WHAT IS EXPECTED:
Please return every line of the records that contains the word "localparam".

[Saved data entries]
`config.mk`:
```
export PLATFORM = sky130hd
export DESIGN_NAME = if_stage_mo
export DESIGN_NICKNAME = d
export VERILOG_FILES = /design/src/rtl/if_pkg.sv /design/src/rtl/sync_fifo.sv /design/src/rtl/if_stage_mo.sv
export SDC_FILE = /design/constraint.sdc
export NUM_CORES = 1
export LEC_CHECK = 0
export ABC_AREA = 0
export ABC_CLOCK_PERIOD_IN_PS = 12770
export CORE_MARGIN = 5
export CORE_UTILIZATION = 49
export CTS_CLUSTER_DIAMETER = 200
export DETAILED_ROUTE_END_ITERATION = 7
export GPL_TIMING_DRIVEN = 0
export MAX_ROUTING_LAYER = met4
export PLACE_DENSITY_LB_ADDON = 0.12
export SYNTH_ARGS = -nofsm -noshare
export SYNTH_HDL_FRONTEND = slang
export SYNTH_SLANG_ARGS = --single-unit
```
`constraint.sdc`:
```
create_clock -name clk -period 12.77 [get_ports clk]
set_input_delay 2.554 -clock clk [delete_from_list [all_inputs] [get_ports clk]]
set_output_delay 2.554 -clock clk [all_outputs]
set_load 0.01 [all_outputs]
```
`config.mk`:
```
export PLATFORM = sky130hd
export DESIGN_NAME = display_scan_streamer
export DESIGN_NICKNAME = d
export VERILOG_FILES = /design/src/rtl/display_stream_pkg.sv /design/src/rtl/hex_nibble_ascii.sv /design/src/rtl/display_scan_streamer.sv
export SDC_FILE = /design/constraint.sdc
export NUM_CORES = 1
export LEC_CHECK = 0
export ABC_AREA = 1
export CELL_PAD_IN_SITES_DETAIL_PLACEMENT = 0
export CELL_PAD_IN_SITES_GLOBAL_PLACEMENT = 1
export CORE_MARGIN = 1.5
export CORE_UTILIZATION = 40
export CTS_CLUSTER_DIAMETER = 50
export DETAILED_ROUTE_END_ITERATION = 8
export DONT_BUFFER_PORTS = 1
export PLACE_DENSITY_LB_ADDON = 0.3
export SYNTH_ARGS = -nofsm -noshare
export SYNTH_HDL_FRONTEND = slang
export SYNTH_SLANG_ARGS = --single-unit
```
`constraint.sdc`:
```
create_clock -name clk -period 2.29 [get_ports clk]
set_input_delay 0 -clock clk [delete_from_list [all_inputs] [get_ports clk]]
set_output_delay 0 -clock clk [all_outputs]
set_load 0.03 [all_outputs]
```
`config.mk`:
```
export PLATFORM = sky130hd
export DESIGN_NAME = duck_palette_sched
export DESIGN_NICKNAME = d
export VERILOG_FILES = /design/src/rtl/duck_gfx_pkg.sv /design/src/rtl/duck_flash_timer.sv /design/src/rtl/duck_palette_sched.sv
export SDC_FILE = /design/constraint.sdc
export NUM_CORES = 1
export LEC_CHECK = 0
export CAP_MARGIN = 20
export CORE_MARGIN = 2
export CORE_UTILIZATION = 46
export CTS_CLUSTER_SIZE = 30
export DETAILED_ROUTE_END_ITERATION = 6
export GPL_TIMING_DRIVEN = 0
export HOLD_SLACK_MARGIN = 0.12
export PLACE_DENSITY = 0.78
export SLEW_MARGIN = 20
export SYNTH_ARGS = -nofsm -noshare
export SYNTH_HDL_FRONTEND = slang
export SYNTH_SLANG_ARGS = --single-unit
```
`constraint.sdc`:
```
create_clock -name i_clk -period 2.65 [get_ports i_clk]
set_input_delay 0.53 -clock i_clk [delete_from_list [all_inputs] [get_ports i_clk]]
set_output_delay 0.53 -clock i_clk [all_outputs]
set_load 0.01 [all_outputs]
```
==> config.mk <==
export PLATFORM = sky130hd
export DESIGN_NAME = mux_stream_sel
export DESIGN_NICKNAME = d
export VERILOG_FILES = /design/src/rtl/mux_stream_sel.sv
export SDC_FILE = /design/constraint.sdc
export NUM_CORES = 1
export LEC_CHECK = 0
export ABC_AREA = 1
export CAP_MARGIN = 30
export CORE_AREA = 3 3 119 121
export DETAILED_ROUTE_END_ITERATION = 6
export DIE_AREA = 0 0 122 124
export GPL_TIMING_DRIVEN = 0
export PLACE_DENSITY = 0.77
export REMOVE_ABC_BUFFERS = 1
export SYNTH_ARGS = -nofsm -noshare
export SYNTH_HDL_FRONTEND = slang
export SYNTH_SLANG_ARGS = --single-unit
==> constraint.sdc <==
create_clock -name clk -period 4.3 [get_ports clk]
set_clock_uncertainty 0.2 [all_clocks]
set_input_delay 0.43 -clock clk [delete_from_list [all_inputs] [get_ports clk]]
set_output_delay 0.43 -clock clk [all_outputs]
set_load 0.05 [all_outputs]
`config.mk`:
```
export PLATFORM = sky130hd
export DESIGN_NAME = sol_stream_sequencer
export DESIGN_NICKNAME = d
export VERILOG_FILES = /design/src/rtl/sol_seq_pkg.sv /design/src/rtl/sol_seq_skid.sv /design/src/rtl/sol_stream_sequencer.sv
export SDC_FILE = /design/constraint.sdc
export NUM_CORES = 1
export LEC_CHECK = 0
export BUFFER_PORTS_ARGS = -buffer_cell sky130_fd_sc_hd__buf_4
export CORE_ASPECT_RATIO = 0.9
export CORE_MARGIN = 2
export CORE_UTILIZATION = 44
export DETAILED_ROUTE_END_ITERATION = 10
export GPL_TIMING_DRIVEN = 0
export PLACE_DENSITY = 0.68
export SLEW_MARGIN = 20
export SYNTH_ARGS = -nofsm -noshare
export SYNTH_HDL_FRONTEND = slang
export SYNTH_SLANG_ARGS = --single-unit
```
`constraint.sdc`:
```
create_clock -name clk -period 4.3 [get_ports clk]
set_input_delay 1.29 -clock clk [delete_from_list [all_inputs] [get_ports clk]]
set_output_delay 1.29 -clock clk [all_outputs]
set_load 0.05 [all_outputs]
```
==> src/rtl/fetch_unit.sv <==
// Instruction-fetch stage: drives a 1-cycle synchronous imem port, buffers returned
// words in a DEPTH-entry queue and presents {pc, npc, instr} to decode over valid/ready.
module fetch_unit #(
    parameter int unsigned        INSTR_W  = 16,
    parameter int unsigned        ADDR_W   = 16,
    parameter logic [ADDR_W-1:0]  RESET_PC = '0,
    parameter logic [ADDR_W-1:0]  PC_STEP  = ADDR_W'(1),
    parameter int unsigned        DEPTH    = 4
) (
    input  logic               clk,
    input  logic               rst_n,
    input  logic [1:0]         redirect_src,
    input  logic [ADDR_W-1:0]  j_target,
    input  logic [ADDR_W-1:0]  i_target,
    input  logic [ADDR_W-1:0]  ret_target,
    output logic               imem_req,
    output logic [ADDR_W-1:0]  imem_addr,
    input  logic [INSTR_W-1:0] imem_rdata,
    output logic               out_valid,
    input  logic               out_ready,
    output logic [INSTR_W-1:0] out_instr,
    output logic [ADDR_W-1:0]  out_pc,
    output logic [ADDR_W-1:0]  out_npc
);

    localparam int unsigned PTR_W = $clog2(DEPTH);
    localparam int unsigned CNT_W = PTR_W + 1;
    localparam int unsigned ENT_W = INSTR_W + 2 * ADDR_W;

    logic [ADDR_W-1:0] pc_q, pc_d;
    logic              inflight_q, inflight_d;
    logic [ADDR_W-1:0] req_addr_q, req_addr_d;
    logic [PTR_W-1:0]  rd_ptr_q, rd_ptr_d;
    logic [PTR_W-1:0]  wr_ptr_q, wr_ptr_d;
    logic [CNT_W-1:0]  count_q, count_d;
    logic [ENT_W-1:0]  q_mem_q [DEPTH];
    logic [ENT_W-1:0]  q_mem_d [DEPTH];

    logic              redirect;
    logic [ADDR_W-1:0] target;
    logic              credit_ok;
    logic              push;
    logic              pop;
    logic [ENT_W-1:0]  head;

    always_comb begin
        redirect = (redirect_src != 2'b00);
        case (redirect_src)
            2'b01:   target = j_target;
            2'b10:   target = i_target;
            2'b11:   target = ret_target;
            default: target = pc_q;
        endcase

        // The outstanding read holds a slot, so a response can always be pushed.
        credit_ok = (count_q + CNT_W'(inflight_q)) < CNT_W'(DEPTH);
        imem_req  = rst_n && !redirect && credit_ok;
        imem_addr = pc_q;

        head      = q_mem_q[rd_ptr_q];
        out_valid = (count_q != '0);
        out_instr = head[ENT_W-1 -: INSTR_W];
        out_pc    = head[2*ADDR_W-1 -: ADDR_W];
        out_npc   = head[ADDR_W-1:0];

        push = inflight_q;
        pop  = out_valid && out_ready;
    end

    always_comb begin
        pc_d       = pc_q;
        inflight_d = inflight_q;
        req_addr_d = req_addr_q;
        rd_ptr_d   = rd_ptr_q;
        wr_ptr_d   = wr_ptr_q;
        count_d    = count_q;
        q_mem_d    = q_mem_q;

        if (redirect) begin
            // Flush: the response currently returning belongs to the old path.
            pc_d       = target;
            inflight_d = 1'b0;
            rd_ptr_d   = '0;
            wr_ptr_d   = '0;
            count_d    = '0;
        end else begin
            inflight_d = imem_req;
            if (imem_req) begin
                pc_d       = pc_q + PC_STEP;
                req_addr_d = pc_q;
            end
            if (push) begin
                q_mem_d[wr_ptr_q] = {imem_rdata, req_addr_q, req_addr_q + PC_STEP};
                wr_ptr_d          = wr_ptr_q + PTR_W'(1);
            end
            if (pop) begin
                rd_ptr_d = rd_ptr_q + PTR_W'(1);
            end
            count_d = count_q + CNT_W'(push) - CNT_W'(pop);
        end
    end

    always_ff @(posedge clk) begin
        if (!rst_n) begin
            pc_q       <= RESET_PC;
            inflight_q <= 1'b0;
            req_addr_q <= '0;
            rd_ptr_q   <= '0;
            wr_ptr_q   <= '0;
            count_q    <= '0;
            q_mem_q    <= '{default: '0};
        end else begin
            pc_q       <= pc_d;
            inflight_q <= inflight_d;
            req_addr_q <= req_addr_d;
            rd_ptr_q   <= rd_ptr_d;
            wr_ptr_q   <= wr_ptr_d;
            count_q    <= count_d;
            q_mem_q    <= q_mem_d;
        end
    end

endmodule
==> config.mk <==
export PLATFORM = sky130hd
export DESIGN_NAME = fetch_unit
export DESIGN_NICKNAME = d
export VERILOG_FILES = /design/src/rtl/fetch_unit.sv
export SDC_FILE = /design/constraint.sdc
export NUM_CORES = 1
export LEC_CHECK = 0
export CAP_MARGIN = 20
export CORE_MARGIN = 2
export CORE_UTILIZATION = 50
export DETAILED_ROUTE_END_ITERATION = 16
export HOLD_SLACK_MARGIN = 0.06
export MAX_ROUTING_LAYER = met4
export PLACE_DENSITY = 0.8
export SLEW_MARGIN = 10
export SYNTH_ARGS = -nofsm -noshare
export SYNTH_HDL_FRONTEND = slang
export SYNTH_SLANG_ARGS = --single-unit
==> constraint.sdc <==
create_clock -name clk -period 1.8 [get_ports clk]
set_input_delay 0.18 -clock clk [delete_from_list [all_inputs] [get_ports clk]]
set_output_delay 0.18 -clock clk [all_outputs]
set_load 0.02 [all_outputs]
After elaboration in Yosys (flattened, before gate mapping)

Index checks and enable logic that the tools add are counted.

Add/subtract/negate cells: 6
Multipliers: 0
Div/mod/pow operators: 0
$lt $le $gt $ge: 4
Equality and inequality tests: 4
Shifts and indexed selects: 0
Multiplexer cells: 9
Bitwise gates (word level): 4
Reduce and logical (&&, ||, !) cells: 12

Operator list:

| cell                                                                  | number |
|---|---|
| 192-bit bitwise mux                                                   | 1 |
| 48-bit two-way mux                                                    | 3 |
| 48-bit binary-select mux with 2-bit select                            | 1 |
| 48-bit demux with 2-bit select                                        | 1 |
| 16-bit one-hot mux with 3 select lines                                | 1 |
| 16-bit by 1-bit adder with 16-bit output, second input constant       | 2 |
| 16-bit two-way mux                                                    | 2 |
| 3-bit greater-or-equal comparator, second input constant              | 2 |
| 2-bit inverter with 3-bit output                                      | 2 |
| 2-bit AND reduction                                                   | 3 |
| 2-bit by 1-bit adder with 2-bit output, second input constant         | 2 |
| 2-bit equality test, second input constant                            | 2 |
| 1-bit logical AND                                                     | 4 |
| 4-bit by 1-bit != test with 1-bit output, second input constant       | 1 |
| 2-bit nonzero test                                                    | 2 |
| 3-bit by 1-bit adder with 3-bit output                                | 1 |
| 3-bit by 1-bit < comparator with 1-bit output, second input constant  | 1 |
| 3-bit < comparator, second input constant                             | 1 |
| 3-bit nonzero test                                                    | 1 |
| 3-bit by 1-bit subtractor with 3-bit output                           | 1 |
| 2-bit by 1-bit equality test with 1-bit output, second input constant | 1 |
| 1-bit inverter                                                        | 2 |
| 2-bit OR reduction                                                    | 1 |
| 1-bit zero test                                                       | 1 |

Register bits: 232
Latch bits: 0
RAM bits: 0
Bits in read-only memories: 0
Input port bits: 69
Output and inout port bits: 66
Word-level logic and storage cells: 49
Memories kept: 0

Logic depth before layout (Yosys ltp)

Gate-level depths: netlist of run 1.

Word-level depth: 6
Mapped depth: 8

Worst setup path before layout of run 1

No wires, ideal clock.

Kind: reg2reg
Start: register inflight_q
End: register pc_q[15] (netlist: imem_addr[15])
Library setup time: 74 ps
Arrival time: 1800 ps
Required time: 1726 ps
Setup slack: -74 ps
Stages on the path, launching flop included: 7
Period minus slack after synthesis: 1874 ps
Path through: dfxtp_1 > ha_1 > ha_1 > xnor2_2 > nand2_4 > or4_1 > a31oi_1

Word-level cells in the longest chain between the ends: 5

RTL lines:

| what                                   | RTL line | source |
|---|---|---|
| from (decl)                            | 31       | `logic inflight_q, inflight_d;` |
| from (signal assigned)                 | 114      | `inflight_q <= inflight_d;` |
| 3-bit by 1-bit adder with 3-bit output | 56       | `credit_ok = (count_q + CNT_W'(inflight_q)) < CNT_W'(DEPTH);` |
| 3-bit < comparator                     | 56       |  |
| 1-bit logical AND                      | 57       | `imem_req = rst_n && !redirect && credit_ok;` |
| 2-bit nonzero test (no source line)    | -        |  |
| 2-bit AND reduction (no source line)   | -        |  |
| to (signal assigned)                   | 113      | `pc_q <= pc_d;` |
| to (decl)                              | 30       | `logic [ADDR_W-1:0] pc_q, pc_d;` |

No other way between the ends.
A chain may end at the register's enable or synchronous reset.

Final worst setup path of run 1

Start: register rd_ptr_q[1]
End: output out_pc[3]

Word-level cells in the longest chain between the ends: 4

RTL lines:

| what                                                   | RTL line | source |
|---|---|---|
| from (decl)                                            | 33       | `logic [PTR_W-1:0] rd_ptr_q, rd_ptr_d;` |
| from (signal assigned)                                 | 116      | `rd_ptr_q <= rd_ptr_d;` |
| 2-bit inverter with 3-bit output (not written as such) | 60       | `head = q_mem_q[rd_ptr_q];` |
| 48-bit binary-select mux with 2-bit select             | 60       |  |
| 48-bit two-way mux (not written as such) (2 in series) | 60       |  |
| to (decl)                                              | 22       | `output logic [ADDR_W-1:0] out_pc,` |

No other way between the ends. The select of a mux whose other input is x is not followed.

==> results of run 1 <==
[routing by layer]
metal	wire, µm	up-vias
met5	0	-
met1	12000	4687
met2	15600	476
li1	-	4508
met3	2200	100
met4	918	0
[worst min-delay path, cell delays in order]
cell                              delay (ns)
sky130_fd_sc_hd__clkdlybuf4s50_1        0.47
sky130_fd_sc_hd__nand2_1                0.09
sky130_fd_sc_hd__a21oi_1                0.05
[how the worst max path moves through the flow]
| stage | slack (ns) | cells past startpoint | to |
|---|---|---|---|
| 6_report | -0.27 | 3 | out_pc[3] |
| 5_1_grt | -0.31 | 3 | out_pc[3] |
| 4_1_cts | -0.32 | 4 | out_pc[3] |
| 3_5_place_dp | -0.22 | 6 | q_mem_q[54]$_SDFFE_PN0P_ |
| 3_3_place_gp | -0.19 | 5 | imem_addr[7]$_SDFFE_PN0P_ |
| 2_1_floorplan | 0.01 | 6 | imem_addr[15]$_SDFFE_PN0P_ |
[area by class of cell]
class | count | area (µm²)
Multi-Input combinational cell | 829 | 5330
Inverter | 13 | 53.8
Clock buffer | 35 | 682
Fill cell | 1427 | 6310
Clock inverter | 8 | 130
Timing Repair Buffer | 273 | 2730
Tap cell | 270 | 338
Sequential cell | 232 | 4660
[stage by stage]
stage,utilization [%],setup WS [ns]
CTS,68.6,-0.318
detailed placement,63.0,-0.219
global placement,63.0,-0.192
finish,68.8,-0.266
floorplan,-,0.0124
global route,68.8,-0.306
[state kept, by name, summed over array words and instances, names as in the netlist]
signal and cells:
inflight_q 1, q_mem_q 192, wr_ptr_q 2, req_addr_q 16, imem_addr 16, count_q 3, rd_ptr_q 2
[report_power, final]
group | switching (W) | internal, W | total (W)
Sequential | 0.0000685 | 0.00519 | 0.00526
Combinational | 0.000440 | 0.000424 | 0.000863
Clock | 0.00204 | 0.00306 | 0.00510
Total | 0.00254 | 0.00868 | 0.0112
[placed cells by master (no fill, tap or decap), drive strengths merged, types with 15 or more instances in the layout]
cell type and n:
nand2 310, dfxtp 232, buf 189, a21oi 167, clkdlybuf4s50 71, nor2 55, o21ai 54, mux4 48
clkbuf 35, a211oi 34, nor3 16, nand3 16, xnor2 15
[timing repair]
item / CTS / global route
gates resized for setup: 329 / 31
endpoints found under the setup margin: 66 / 69
cloned: 4 / 0
pin swaps: 7 / 9
buffers inserted: 11 / 3
[logic make-up after synthesis]
family | count (synthesis)
buffers and inverters | 120
and+or+nand+nor | 443
DFF | 232
xor gates and xnor gates | 20
adders and majority gates | 10
muxes | 65
AOI/OAI and AO/OA | 291
==> results.txt, run 1 <==
* Run status: finished with violations
- Violations in the final reports: negative setup slack
- Critical path endpoint category: output pin
* Leading cell type by number of instances after synthesis: sky130_fd_sc_hd__nand2_1
* Wire length of the first global-routing pass: 49.0 mm
* Cell types occupying the most area after synthesis: sky130_fd_sc_hd__dfxtp_1 45%, sky130_fd_sc_hd__nand2_1 11%, sky130_fd_sc_hd__mux4_2 10%
- At the pin with the least slew margin, the transition time is 0.525 ns.
* Post-synth ARST share: 0%
- The worst setup path is of the flip-flop to output pin kind.
- The number of buffers and inverters on the critical path is 2.
* Maximum capacitance violations: 0
* Setup TNS after final layout: -11.06 ns
* Number of cells traversed by the worst hold path: 3
* Aggregate global routing overflow: 0
* Hold buffers post-CTS: 0
- Setup violations remaining at the end of the flow were counted as 53.
* Area added between synthesis and finish: 34.6%
* Netlist area before placement: 10300 µm²
- Along the worst path, the maximum fanout reaches 8.
- Post-synthesis compound-gate area fraction: 16.0%
- Placer congestion estimate: 0.976
* Origin of the worst setup path: rd_ptr_q[1]$_SDFFE_PP0P_
- Yosys mapped a number of flops with a built-in enable equal to 0.
- Number of library cell types mapped by synthesis: 62
- Portion of the post-synthesis area used by sequential elements: 44.9%
- Hold path start: imem_rdata[1]
- Top cells by instance count after synthesis: 309 x sky130_fd_sc_hd__nand2_1, 232 x sky130_fd_sc_hd__dfxtp_1, 167 x sky130_fd_sc_hd__a21oi_1
* Fin crit share: 115%
- Before antenna repair, the detailed router went through 6 iterations.
- After detailed routing, the total wire length is 30.7 mm.
* Count of yosys warnings during synthesis: 0
- Maximum root-to-sink buffer count: 3
- TritonCTS built the clock tree.
- Required time worst endpoint: 1.62 ns
- STA puts the critical path data arrival time at 1.89 ns.
- Area share of fa/ha/maj cells after synthesis: 1.21%
* Worst-path cell chain: buf_6 > mux4_2 > buf_6
- Synth area leader: sky130_fd_sc_hd__dfxtp_1
- The smallest clock period supported by the final layout is computed as 2.07 ns.
- In this run, synthesis produced a sequential element count of 232.
- The via count of the first global-routing pass came to 9869.
* Cell repeated most along the worst path: sky130_fd_sc_hd__buf_6
- In the post-route analysis, the smallest setup slack over all paths is -0.266 ns.
- I/O pins: 135
- In the global route stage, met2 resource usage came out at 48.0%.
* Final worst hold slack: 0.306 ns
* Antenna fix cells: 0
- Placed wire-length estimate after detailed placement: 19.6 mm
- Across all layers, the routed design uses 9771 vias.
- The final-report hold violation count is 0.
* Count of nets after finishing: 1452
- Dividing total power by cell area gives a power density of 806 nW/µm².
- Setup slack of the worst register-to-register path: -0.20 ns
- After clock tree synthesis, the clock-pin slew on the worst setup and hold paths is 0.06 ns.
- After synthesis, the share of cell area in mux cells is 12.2%.
- Layout cell share with drive strength beyond 1: 23.4%
- Syn_nets: 1260
* Xor/xnor share of the synthesized area: 1.77%
- Global routing used 28.1% of the available tracks.
* GRT busiest layer: met2
* Floorplan core area: 20200 µm²
- Maximum number of pins on one net before global-route repair: 55
* Input/output buffers: 134
- Class of the most critical hold timing path: input port to flip-flop
- Via density per instance: 5.89
* Top achievable clock speed: 484 MHz
* Non-Filler Cell Area, Final: 13900 µm²
- CTS built an H-tree with a depth of 1.
- Share of Yosys cell area claimed by the top area cell type: 44.9%
* Dominant combinational cell family by area after synthesis: simple AND/OR/NAND/NOR gates
- Peak ir drop on the vdd network: 0.000658 V
- Path depth of the worst reg2reg path: 8
- Post-place instance area: 12800 µm²
- Initial Util: 51.1%
- The analysis attributes to cell leakage a power of 5.03 nW.
- Setup repair after global routing could not meet its margin everywhere.
- Share of synthesized cell area in and, or, nand and nor gates: 18.8%
- Wire per inst: 18.5 µm
- Endpoint of the worst hold path: q_mem_q[129]$_SDFFE_PN0P_
- The finished layout holds 1660 standard cells, fillers aside.
* Critical Path Start Type: flip-flop
* Worst-path cell with the longest stage delay: sky130_fd_sc_hd__mux4_2
- Among all flip-flop cells after synthesis, the most frequent one is sky130_fd_sc_hd__dfxtp_1.
- The detail route stage leaves a number of antenna-violating nets equal to 0.
- In this run the critical register-to-register path is launched from inflight_q$_SDFF_PP0_.
- Total chip power: 0.0112 W
- Maximum single-stage delay on the critical path: 0.55 ns
* Clock Sink Count: 232
- In this run the core area contains 52 standard-cell rows.
* Inserted Clock Buffers: 24
- The clock reaches the later pin of the worst-skew pair after 0.53 ns.
- The count of pins over their slew limit is 0.
- Measured against its own limit, the worst slew margin works out to 65.0%.
* Synthesized area per cell: 8.76 µm²
- Placed instance count: 1604
- After detailed routing, the number of remaining DRC violations is 0.
- Synthesis produced a netlist whose cell count is 1181.
- Family with the most delay on the worst path: multiplexers
- The number of antenna violations at the first check in global routing came to 0.
- The die covers 21800 µm².
- Cell at the root of the clock tree: sky130_fd_sc_hd__clkbuf_16
* R2r endpoint: imem_addr[4]$_SDFFE_PN0P_
* Met1 usage: 33.8%
* Overall die height: 148 µm
* Met3 capacity usage during global routing: 3.92%
- Die width: 148 µm
- For the final database, setup skew stands at 0.0193 ns.
* DRT iter0 DRCs: 959
Note: power is estimated with default switching activity, not from simulation.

YOUR RESPONSE:
    localparam int unsigned PTR_W = $clog2(DEPTH);
    localparam int unsigned CNT_W = PTR_W + 1;
    localparam int unsigned ENT_W = INSTR_W + 2 * ADDR_W;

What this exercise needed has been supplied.